The Plasmat lens is a widely used and long-established lens type invented by Paul Rudolph in 1918, especially common in large-format photography. It provides high correction of aberrations with a moderate maximum aperture (e.g. ). It is a specific instance of the Dagor type double-meniscus anastigmat. Double-meniscus anastigmats use widely separated positive and negative surfaces, generally thick meniscus lenses, to achieve a flat field. The most basic form is two sharply curved meniscus elements located symmetrically about a stop. Further refinement of the form replaces the two simple meniscus lenses with achromats for chromatic correction. The Dagor type further refines these achromats into triplets with the following design parameters: a high-index, doubly convex (DCX) lens cemented to a medium-index, doubly concave (DCV) lens cemented to a low-index meniscus lens. Up to this point, all refinements have maintained symmetry about the stop. The Plasmat further refines the Dagor form by uncementing the meniscus, allowing for placement away from the first two elements and removing the criterion of symmetry.
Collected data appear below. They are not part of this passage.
<file path="src/logic/pmp_defines.svh">
/* PMP sizing macros */

`ifndef PMP_DEFINES_SVH
`define PMP_DEFINES_SVH

//////////////////////
// table and address sizes
//////////////////////

// number of rule entries in the table
`define PMP_ENTRIES 16

// byte address width on both paths
`define PMP_ADDR_W 32

// rules and matchers work on word addresses
`define PMP_WADDR_W (`PMP_ADDR_W - 2)

// largest trailing-ones count accepted in a NAPOT address
// 15 gives 256 KB regions at most
`define PMP_NAPOT_MAX_T 15

`endif

</file>
<file path="src/logic/pmp_access_pkg.sv">
/* PMP access types */

package pmp_access_pkg;

   // privilege level of the core, H is not supported
   typedef enum logic [1:0]
   {
      U = 2'd0,
      S = 2'd1,
      M = 2'd3
   } priv_lvl_e;

   //////////////////////
   // data error FSM
   //////////////////////

   // GIVE_ERROR holds data_err_o until the core acks it
   typedef enum logic
   {
      IDLE       = 1'b0,
      GIVE_ERROR = 1'b1
   } data_err_state_e;

endpackage

</file>
<file path="src/logic/pmp_rule_pkg.sv">
/* PMP rule types */

`include "pmp_defines.svh"

package pmp_rule_pkg;

   //////////////////////
   // raw rule fields
   //////////////////////

   // address matching mode of one entry
   typedef enum logic [1:0]
   {
      OFF   = 2'd0,
      TOR   = 2'd1,
      NA4   = 2'd2,
      NAPOT = 2'd3
   } pmp_mode_e;

   // configuration byte, lock and reserved bits are ignored
   typedef struct packed
   {
      logic [2:0] unused;
      pmp_mode_e  mode;
      logic       x;
      logic       w;
      logic       r;
   } pmp_cfg_t;

   typedef logic [`PMP_WADDR_W-1:0] pmp_waddr_t;

   //////////////////////
   // decoded entry
   //////////////////////

   typedef struct packed
   {
      logic       en;
      pmp_mode_e  mode;
      logic       r;
      logic       w;
      logic       x;
      pmp_waddr_t base;
      pmp_waddr_t top;
      pmp_waddr_t mask;
   } pmp_region_t;

endpackage

</file>
<file path="src/logic/pmp_fetch_port.sv">
/* PMP fetch port */

`timescale 1ns/1ps

`include "pmp_defines.svh"

module pmp_fetch_port
   import pmp_rule_pkg::*;
   import pmp_access_pkg::*;
(
   input  priv_lvl_e                      priv_lvl_i,
   input  pmp_region_t [`PMP_ENTRIES-1:0] regions_i,
   input  logic        [`PMP_ENTRIES-1:0] hit_i,
   // core side
   input  logic                           instr_req_i,
   output logic                           instr_gnt_o,
   // memory side
   output logic                           instr_req_o,
   input  logic                           instr_gnt_i,
   output logic                           instr_err_o
);

   logic [`PMP_ENTRIES-1:0] exec_hit;
   logic                    allowed;

   // fetches need x on a matching entry
   always_comb
   begin
      for (int i = 0; i < `PMP_ENTRIES; i++)
      begin
         exec_hit[i] = hit_i[i] & regions_i[i].x;
      end
   end

   assign allowed = (priv_lvl_i == M) || (|exec_hit);

   assign instr_req_o = instr_req_i & allowed;
   assign instr_gnt_o = instr_gnt_i & allowed;
   // denial is reported in the same cycle as the request
   assign instr_err_o = instr_req_i & ~allowed;

endmodule

</file>
<file path="config.mk">
export PLATFORM = sky130hd
export DESIGN_NAME = pmp_fetch_port
export DESIGN_NICKNAME = d
export VERILOG_FILES = /design/src/logic/pmp_access_pkg.sv /design/src/logic/pmp_rule_pkg.sv /design/src/logic/pmp_fetch_port.sv
export VERILOG_INCLUDE_DIRS = /design/src /design/src/logic
export SDC_FILE = /design/constraint.sdc
export NUM_CORES = 1
export LEC_CHECK = 0
export CAP_MARGIN = 20
export CORE_AREA = 2 2 600 602
export DETAILED_ROUTE_END_ITERATION = 8
export DIE_AREA = 0 0 602 604
export DONT_BUFFER_PORTS = 1
export SYNTH_ARGS = -nofsm -noshare
export SYNTH_HDL_FRONTEND = slang
export SYNTH_SLANG_ARGS = --single-unit
export TNS_END_PERCENT = 1
</file>
<file path="constraint.sdc">
create_clock -name vclk -period 3.1
set_input_delay 0.62 -clock vclk [all_inputs]
set_output_delay 0.62 -clock vclk [all_outputs]
set_load 0.01 [all_outputs]
</file>
==> results of run 1 <==
-- placed cells by master, fill, tap and decap left out --
cell type	netlist	routed
and4_1	2	2
and3_1	1	1
a22oi_1	7	7
diode_2	0	5
a31oi_1	2	2
inv_1	2	2
a222oi_1	1	1
-- routing by layer --
layer,wire length [µm],share of wire,track usage,vias to the layer above
met2,8230,0.92,0.0162,41
met4,254,0.028,0,0
li1,-,-,-,75
met1,396,0.044,0.000584,82
met3,40,0.0045,0,38
met5,0,0,0,-
-- synth_stat cells (all sizes together) --
cell | n | area [µm²]
and4 | 2 | 17.5
a222oi | 1 | 10.0
a22oi | 7 | 52.6
and3 | 1 | 6.26
inv | 2 | 7.51
a31oi | 2 | 12.5
-- layout make-up --
cell class / count / area [µm²]
Antenna cell: 5 / 12.5
Fill cell: 42800 / 351000
Inverter: 2 / 7.51
Multi-Input combinational cell: 13 / 98.8
Tap cell: 4773 / 5970
-- worst min path at each step --
stage / from / end / slack, ps / depth (start not counted)
floorplan: instr_gnt_i / instr_gnt_o / 1320 / 2
global placement: instr_req_i / instr_req_o / 1360 / 2
detailed placement: instr_gnt_i / instr_gnt_o / 1360 / 2
CTS: instr_gnt_i / instr_gnt_o / 1360 / 2
global route: instr_req_i / instr_req_o / 1370 / 2
finish: instr_gnt_i / instr_gnt_o / 1350 / 2
-- report_power, final --
part	total, mW	switching (mW)	leakage (nW)	internal, mW
combinational	0.0159	0.0101	0.0461	0.00585
clock	0.000000258	0	0.0000317	0.000000258
sequential	0	0	0	0
-- through the flow --
stage                     total power, mW  area, µm²
after floorplan                   0.00957        106
after global placement             0.0169       6080
after detailed placement           0.0174       6080
after CTS                          0.0175       6080
after global routing               0.0176       6080
final                              0.0159       6090
-- kinds of logic (layout without fill, tap and decap cells) --
family | count (synthesis) | count (layout) | share of synthesized area
AND/OR/NAND/NOR | 3 | 3 | 0.224
AO/OA/AOI/OAI | 10 | 10 | 0.706
other | 0 | 5 | 0
buffers and inverters | 2 | 2 | 0.0706
==> impl_metrics.ini, run 1 <==
[routing]
vias_per_cell = 0.0492
drc = 0
route.detailed.wl_per_inst_um = 1.86
drt_pass1_iterations = 4
ant_nets = 0
vias = 236
drt-initial-drc-count = 11
drt-total-wl_mm = 8.92

[critical_path]
endpoint = instr_err_o
crit_cells = 3
crit_path_end_kind = primary output
crit_start = hit_i[10]
cp_slowest_stage_delay_ps = 520
startpoint_type = primary input
slowest_stage = and4_1
path_delay_family = simple AND/OR/NAND/NOR gates
crit_chain = a22oi_1 > and4_1 > and4_1
required_ps = 2480
path_buf_inv = 0
cp_max_fo = 3
crit_top_cell = and4_1
arrival_ps = 1710
critPathKind = primary input to primary output

[clock_tree]
post_cts_buffers = 0
cts-resized-gates = 0
hold_buffers = 0

[sta]
maxSlewViolCount = 0
clock.fmax_mhz = 429
period_share = 0.752
hold_slack_ps = 1350
tightest_slew_ps = 469
fin_ws_ps = 768
finalCriticalPeriod_ps = 2330
tns_ps = 0
slew_headroom = 0.687
finalHoldViolCount = 0
setup_viol = 0
grt_setup_unrepaired = false

[global_routing]
antenna_found_initial = 23
grt_start_max_net_pins = 4
grt_pass1_vias = 205
grt_first_pass_wirelength_mm = 9.08
groute.usage.overall = 0.00471
overflow = 0

[place]
place.gp.congestion = 0.565
portBuffers = 0
placed_cells = 4788
dpl_worst_slack_ps = 645
dp_hpwl_mm = 8.88

[synth]
postSynthAreaPerCell_um2 = 7.09
yosysWarnings = 0
ys_types = 6
syn_nets = 1571
synth-seq-area-share = 0
syn_inst = 15
synthesis.area_um2 = 106

[worst_hold_path]
hold_path.class = primary input to primary output

[die]
rows = 220
start_util = 0.000297
ios = 1559
coreArea_um2 = 358000
die_y_um = 604
die_width_um = 602
die_area_um2 = 364000

[power_and_ir_drop]
p_per_area_nw_per_um2 = 2.61
vdd_drop_max_mv = 0.00394
p_leak_nw = 0.0461

[layout]
seq_area_um2 = 0
drive_above_1_share = 0
area_delta_synth_final_pct = 5630
nNetsFinal = 1573
clkbuf_count = 0
layout.cells.non_filler = 4793
nFlopsAndLatches = 0
post-route-util = 0.0170

[run]
maxCapViolCount = 0

[outcome]
outcome = finished, final reports clean
No activity file was read; power rests on OpenSTA's default activity.
==> run 2: changes to the inputs <==
- clock period: 3.1 -> 2.3 ns (I/O delays scaled with it)
==> run 2 against run 1 <==
Non-clock buffer count grew 1. Combinational power grew 49%. Cell count is essentially flat. Global-route usage is the same. Critical path type unchanged. Largest cell class unchanged. Setup slack lost 350 ps.
==> impl_metrics.ini, run 2 (same netlist as run 1, synthesis figures left out) <==
[outcome]
outcome = finished, final reports clean

[die]
die_width_um = 602
start_util = 0.000297
coreArea_um2 = 358000
die_area_um2 = 364000
die_y_um = 604
ios = 1559
rows = 220

[routing]
dr_wl_met2_mm = 8.21
vias = 243
drc = 0
dr_wl_met3_um = 43
vias_per_cell = 0.0507
route.detailed.wl_per_inst_um = 1.86
routed.top_layer = met4
m1WireLength_um = 394
drt-initial-drc-count = 15
drt-total-wl_mm = 8.92
ant_nets = 0
drt_pass1_iterations = 4

[layout]
nNetsFinal = 1574
final_cell_mix = a22oi_1 (7), and4_1 (2), inv_1 (2), a31oi_1 (2)
clkbuf_count = 0
final_common_cell = a22oi_1
multi_input_area_um2 = 98.8
layout.cells.non_filler = 4791
area_delta_synth_final_pct = 5630
drive_above_1_share = 0.0625
seq_area_um2 = 0
fillers = 42800
nFlopsAndLatches = 0

[global_routing]
groute.usage.overall = 0.00471
antenna_found_initial = 23
grt_pass1_vias = 202
grt_start_max_net_pins = 4
grt_first_pass_wirelength_mm = 9.07
overflow = 0

[critical_path]
slowest_stage = a22oi_1
arrival_ps = 1430
startpoint_type = primary input
crit_path_end_kind = primary output
crit_chain = a22oi_1 > and3_1 > and4_1
required_ps = 1840
cp_max_fo = 3
critPathKind = primary input to primary output
cp_slowest_stage_delay_ps = 390

[sta]
period_share = 0.820
finalCriticalPeriod_ps = 1890
tns_ps = 0
clock.fmax_mhz = 530
finalHoldViolCount = 0
tightest_slew_ps = 448
setup_viol = 0
grt_setup_unrepaired = false
slew_headroom = 0.700
maxSlewViolCount = 0

[power_and_ir_drop]
power.switching_uw = 14.7
pwr-share-seq = 0
vdd_drop_max_mv = 0.00564
power.internal_uw = 9.08
p_sw_frac = 0.618
p_per_area_nw_per_um2 = 3.90
clock_power_share = 0
combPwrFrac = 1.000
p_leak_nw = 0.0515
power_uw = 23.7

[clock_tree]
post_cts_buffers = 0
cts-resized-gates = 0
hold_buffers = 0

[worst_hold_path]
hp-start = instr_gnt_i
hold_path.class = primary input to primary output
hold_depth = 2
hold_end = instr_gnt_o

[place]
place.gp.congestion = 0.566
placed_cells = 4789
portBuffers = 0
dp_hpwl_mm = 8.88

[run]
maxCapViolCount = 0
-- run 2: routing by layer --
layer | track usage | vias to the layer above
met4 | 0 | 0
met5 | 0 | -
met2 | 0.0162 | 45
li1 | - | 75
met1 | 0.000584 | 81
met3 | 0 | 42
-- run 2: critical path: cells and delay by family --
| family | cells | cell delay (ps) |
|---|---|---|
| AND/OR/NAND/NOR | 2 | 560 |
| AO/OA/AOI/OAI | 1 | 390 |
-- run 2: power by group through the flow --
stage                Clock [mW]  Combinational (mW)  Sequential [mW]
floorplan                     0              0.0129                0
global placement              0              0.0241                0
detailed placement            0              0.0249                0
CTS                           0              0.0249                0
global route                  0              0.0252                0
finish              0.000000146              0.0237                0
-- run 2: cell type report --
cell class / count / share of cell area
tap: 4773 / 0.980
multi-input combinational: 13 / 0.0162
timing repair buffer: 1 / 0.00123
inverter: 2 / 0.00123
antenna: 2 / 0.000822
-- run 2: how the worst max path moves through the flow --
stage	end	from	cells past startpoint
6_report	instr_err_o	hit_i[4]	3
4_1_cts	instr_err_o	hit_i[4]	3
5_1_grt	instr_err_o	priv_lvl_i[0]	4
3_3_place_gp	instr_err_o	hit_i[4]	3
2_1_floorplan	instr_err_o	hit_i[3]	2
3_5_place_dp	instr_err_o	hit_i[4]	3
-- run 2: stage by stage --
stage / hold WS, ps / setup WS [ps] / util / cell area (µm²)
floorplan: 1000 / 700 / - / 106
global placement: 1040 / 382 / 0.0170 / 6090
detailed placement: 1040 / 366 / 0.0170 / 6090
CTS: 1040 / 366 / 0.0170 / 6090
global route: 1050 / 399 / 0.0170 / 6090
finish: 1040 / 414 / 0.0170 / 6090
==> run 3: changes to the inputs <==
- clock period: 2.3 -> 1.6 ns (I/O delays scaled with it)
==> run 3 against run 2 <==
Design area up 0.45%. Hold slack got worse by 280 ps. Combinational power increased by 74%. Sequential share of layout area did not move. Total power up 74%. Via count up 1.2%. Non-clock buffer count is 1 higher. Setup slack worse by 380 ps. Global-route usage is essentially flat. Count of clock-buffer cells in the layout did not move. Critical path depth is 1 higher. Sequential cell count stayed put.
==> impl_metrics.ini, run 3 (same netlist as run 1, synthesis figures left out) <==
[critical_path]
arrival_ps = 1240
path_delay_family = simple AND/OR/NAND/NOR gates
slowest_stage = and4_1
crit_top_cell = and4_1
cp_slowest_stage_delay_ps = 290
required_ps = 1280
critPathKind = primary input to primary output
startpoint_type = primary input
path_buf_inv = 1
cp_max_fo = 3
crit_chain = a22oi_1 > and4_1 > buf_12 > and4_1
crit_path_end_kind = primary output

[routing]
drc = 0
drt-initial-drc-count = 7
vias = 246
vias_per_cell = 0.0513
route.detailed.wl_per_inst_um = 1.86
drt_pass1_iterations = 4
drt-total-wl_mm = 8.92
ant_nets = 0

[outcome]
outcome = finished, final reports clean

[die]
start_util = 0.000297
die_y_um = 604
rows = 220
coreArea_um2 = 358000
ios = 1559
die_width_um = 602
die_area_um2 = 364000

[sta]
clock.fmax_mhz = 640
slew_headroom = 0.705
period_share = 0.977
maxSlewViolCount = 0
tightest_slew_ps = 440
setup_viol = 0
finalHoldViolCount = 0
grt_setup_unrepaired = false
tns_ps = 0
finalCriticalPeriod_ps = 1560

[worst_hold_path]
hold_path.class = primary input to primary output

[global_routing]
grt_start_max_net_pins = 4
grt_pass1_vias = 208
antenna_found_initial = 23
groute.usage.overall = 0.00471
overflow = 0
grt_first_pass_wirelength_mm = 9.08

[power_and_ir_drop]
vdd_drop_max_mv = 0.00850
p_leak_nw = 0.0593
p_per_area_nw_per_um2 = 6.74

[place]
place.gp.congestion = 0.565
portBuffers = 0
dp_hpwl_mm = 8.87

[layout]
nFlopsAndLatches = 0
clkbuf_count = 0
final_cell_mix = a22oi_1 (7), and4_1 (2), inv_1 (2), a31oi_1 (2)
drive_above_1_share = 0.118
seq_area_um2 = 0
nNetsFinal = 1575
final_common_cell = a22oi_1
post-route-util = 0.0171
area_delta_synth_final_pct = 5650

[run]
maxCapViolCount = 0

[clock_tree]
post_cts_buffers = 0
cts-resized-gates = 0
hold_buffers = 0
## run 3: cell count changes in the layout (fill, tap and decap cells not counted)
cell and delta:
diode_2 +3, buf_12 +1
## run 3: final cells by class
class / count / area [µm²]
timing repair buffer: 2 / 27.5
fill: 42800 / 351000
multi-input combinational: 13 / 98.8
antenna: 5 / 12.5
tap: 4773 / 5970
inverter: 2 / 7.51
## run 3: final timing paths
| path | cells after the start | startpoint | slack [ps] | end |
|---|---|---|---|---|
| worst min-delay path | 2 | instr_gnt_i | 760 | instr_gnt_o |
| worst max-delay path | 4 | hit_i[10] | 40 | instr_err_o |
## run 3: where the power goes
group            total, mW  switching, mW  internal (mW)
combinational       0.0412         0.0223         0.0189
sequential               0              0              0
clock          0.000000483              0    0.000000483
## run 3: per-stage QoR
step                      std cells  hold WS [ps]  total power [mW]  setup WS (ps)  instance area [µm²]
after global placement         4790           758            0.0416           7.90                 6110
after floorplan                  15           724            0.0185            280                  106
after detailed placement       4790           760            0.0428           1.42                 6110
after CTS                      4790           760            0.0428           1.42                 6110
final                          4795           758            0.0412           37.1                 6120
after global routing           4790           768            0.0431           13.9                 6110
## run 3: per-layer routing
metal	vias to the layer above	global-route usage	part of all wire
li1	80	-	-
met1	87	0.000594	0.046
met2	41	0.0162	0.92
met3	38	0	0.0044
met4	0	0	0.028
met5	-	0	0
In its most basic form, it is symmetrical and consists of two cemented groups of three lenses each. The innermost element in each group is a positive meniscus, the outermost is biconvex, and there is a biconcave element between them.

The Plasmat lens is made in many variants, e.g. departing from exact symmetry, adding a lens to one or both groups, or separating the innermost or outermost element from the rest of the group.

Standard lenses for large-format cameras are generally of the Plasmat type, as are many macro lenses. Convertible lenses for large-format photography often consist of Plasmat cells.